FIG. 1 shows an axial section through a first exemplary embodiment of the double pump unit further developed in accordance with the invention. The double pump unit includes two hydraulic pumps 1 and 2, which in the present exemplary embodiment are constituted as axial piston pumps and which are each enclosed by a respective housing 35 and 39. The basic construction of axial piston pumps is known, so that in the illustrated exemplary embodiment merely the cylinder drums 3, 4, the drive shafts 5, 6 and the control disks 7, 8 are illustrated. Pistons 9, 10 or 11, 12 are movably arranged in the cylinder drums 3, 4 and are supported in each case on a swash plate (not shown). The control disks 7, 8 have control channels 13, 14, formed in kidney-shape, which alternately connect the cylinder bores 15, 16 or 17, 18 formed in the cylinder drums 3, 4 with the suction channel 19 or 20 and the pressure channel 21 or 22. The drive shafts 5 and 6 of the two axial piston pumps 1 and 2 are connected with one another in a force-locking manner by means of a coupling piece 23 to be described in more detail below. One of the two drive shafts 5 or 6 is driven by a drive device (not shown) at its free end (likewise not shown), so that the cylinder drums 3 and 4 connected with the drive shafts 5 and 6 are set in rotation.
The drive shafts 5 and 6 are mounted in roller bearings 24 and 25 on a connection piece 26 to be described below. The connection piece 26 consists, in the illustrated exemplary embodiment, of a main body 27 having an axial, preferably circular opening 28, which can be closed by means of a closure part 29.
The coupling piece 23 has, in accordance with the invention, peripherally arranged blade elements 30, 31. The blade elements 30, 31 are distributed over the entire periphery of the coupling piece 23 in uniform radial spacing. The coupling piece 23 is therefore formed at one end as an impeller or turbine by means of the provision of the blade elements 30, 31. The blade elements 30, 31 thereby extend, in the exemplary embodiment illustrated in FIG. 1, substantially perpendicularly to the axis of the drive shafts 5, 6 of the hydraulic pumps 1, 2.

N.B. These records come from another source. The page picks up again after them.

`src/rtl/aes_pkg.sv`:
```
// aes_pkg: shared AES widths, round counts and sequencer types.
// Latency: n/a (types and constants only).
// Backpressure: n/a.
package aes_pkg;

    localparam int AES_BLK_W  = 128;
    localparam int AES_NR_128 = 10;
    localparam int AES_NR_256 = 14;

    // Sequencer phases: waiting for plaintext, iterating rounds, holding ciphertext
    typedef enum logic [1:0] {
        IDLE  = 2'd0,
        ROUND = 2'd1,
        DONE  = 2'd2
    } aes_ctrl_state_t;

    // Round index / round key index (0..14 fits in 4 bits)
    typedef logic [3:0] aes_rnd_idx_t;

    // Round count for a block given its key size
    function automatic aes_rnd_idx_t aes_nr_sel(input logic key256);
        return key256 ? aes_rnd_idx_t'(AES_NR_256) : aes_rnd_idx_t'(AES_NR_128);
    endfunction

endpackage

```
`src/rtl/aes_enc_round_ctrl.sv`:
```
// aes_enc_round_ctrl: iterative AES encrypt sequencer; owns state register, round counter and AddRoundKey.
// Latency: Nr cycles from accept to out_valid (Nr=10, or 14 with key256); one block every Nr+2 cycles.
// Backpressure: ciphertext held in DONE until out_ready; in_ready low outside IDLE, in_valid there is dropped.
// Build option: AES_CTRL_KEY256_EN adds the key256 port and the 14-round mode.
module aes_enc_round_ctrl
    import aes_pkg::*;
#(
    parameter int BLK_W = AES_BLK_W
) (
    input  logic             clk,
    input  logic             rst,
    input  logic             in_valid,
    output logic             in_ready,
    input  logic [BLK_W-1:0] in_data,
    output logic             out_valid,
    input  logic             out_ready,
    output logic [BLK_W-1:0] out_data,
    output logic [3:0]       rk_idx,
    input  logic [BLK_W-1:0] rk,
    output logic [BLK_W-1:0] rnd_state,
    output logic             rnd_last,
    input  logic [BLK_W-1:0] rnd_result,
    output logic             busy
`ifdef AES_CTRL_KEY256_EN
    ,
    input  logic             key256
`endif
);

    aes_ctrl_state_t  fsm;
    logic [BLK_W-1:0] state_q;
    aes_rnd_idx_t     cnt;
    aes_rnd_idx_t     nr;
    logic             last_rnd;
    logic [BLK_W-1:0] key_src;
    logic [BLK_W-1:0] state_nxt;

    // The same XOR serves the initial AddRoundKey (plaintext in IDLE) and
    // the per-round AddRoundKey (round unit output in ROUND). rk follows
    // rk_idx combinationally, so this is the single-cycle critical path.
    assign key_src   = (fsm == IDLE) ? in_data : rnd_result;
    assign state_nxt = key_src ^ rk;
    assign last_rnd  = (cnt == nr);

    assign rnd_state = state_q;
    assign out_data  = state_q;

`ifdef AES_CTRL_KEY256_EN
    aes_rnd_idx_t nr_q;

    // Round count is captured with the plaintext so key256 changes mid-block do not matter
    always_ff @(posedge clk or posedge rst) begin
        if (rst) begin
            nr_q <= aes_rnd_idx_t'(AES_NR_128);
        end else if (fsm == IDLE && in_valid) begin
            nr_q <= aes_nr_sel(key256);
        end
    end

    assign nr = nr_q;
`else
    assign nr = aes_rnd_idx_t'(AES_NR_128);
`endif

    // Sequencer FSM: state register, round counter and all registered handshake/round outputs.
    // rk_idx and rnd_last are computed one cycle ahead so they are plain flops at the output.
    always_ff @(posedge clk or posedge rst) begin
        if (rst) begin
            fsm       <= IDLE;
            state_q   <= '0;
            cnt       <= '0;
            in_ready  <= 1'b1;
            out_valid <= 1'b0;
            busy      <= 1'b0;
            rnd_last  <= 1'b0;
            rk_idx    <= '0;
        end else begin
            case (fsm)
                IDLE: begin
                    if (in_valid) begin
                        state_q  <= state_nxt;
                        cnt      <= aes_rnd_idx_t'(1);
                        rk_idx   <= 4'd1;
                        rnd_last <= 1'b0;
                        in_ready <= 1'b0;
                        busy     <= 1'b1;
                        fsm      <= ROUND;
                    end
                end
                ROUND: begin
                    state_q <= state_nxt;
                    if (last_rnd) begin
                        // cnt parks at Nr; rk_idx returns to 0 for the output phase
                        rk_idx    <= '0;
                        rnd_last  <= 1'b0;
                        out_valid <= 1'b1;
                        fsm       <= DONE;
                    end else begin
                        cnt      <= cnt + 4'd1;
                        rk_idx   <= cnt + 4'd1;
                        rnd_last <= ((cnt + 4'd1) == nr);
                    end
                end
                DONE: begin
                    if (out_ready) begin
                        cnt       <= '0;
                        out_valid <= 1'b0;
                        busy      <= 1'b0;
                        in_ready  <= 1'b1;
                        fsm       <= IDLE;
                    end
                end
                default: begin
                    cnt       <= '0;
                    out_valid <= 1'b0;
                    busy      <= 1'b0;
                    in_ready  <= 1'b1;
                    rnd_last  <= 1'b0;
                    rk_idx    <= '0;
                    fsm       <= IDLE;
                end
            endcase
        end
    end

endmodule

```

The pressure medium to be delivered by the double pump unit flows via a suction connection 32, formed in the shape of a funnel, into the inlet pressure chamber 33 provided in accordance with the invention, in which chamber the blade elements 30, 31 of the coupling piece 23 rotate during the operation of the hydraulic pumps 1 and 2. The blade elements 30, 31 thereby effect a pre-compression of the pressure medium, so that the pressure medium to be delivered is fed under an initial pressure into the suction channels 19, 20. By means of the initial pressure in the suction channels 19, 20 the efficiency of the hydraulic pumps 1 and 2 is increased and at the same time the danger of cavitation damage in the region of the suction channels 19, 20 or of the control channels 13, 14 is avoided.
In the exemplary embodiment according to FIG. 1, both suction channels 19 and 20 open into a common suction channel opening 34 in the inlet pressure chamber 33. Above, in the direction of flow, the suction channel opening 34, the suction channels 19 and 20 branch off each to one of the two hydraulic pumps 1 and 2. Thereby, the suction channel 20 is led through the main body 27 of the connecting piece 26 below the sectional plane of FIG. 1 and then so led through the closure part 29 that it reaches the control channels 14 of the control disk 8. On the outflow side, the pressure channel 21 of the hydraulic pump 1 is led through the main body 27 of the connection piece 26, whilst the pressure channel 22 of the hydraulic pump 2 is led both through the main body 27 and also through the closure part 29. For clarity, the direction of flow of the pressure medium is indicated by corresponding arrows.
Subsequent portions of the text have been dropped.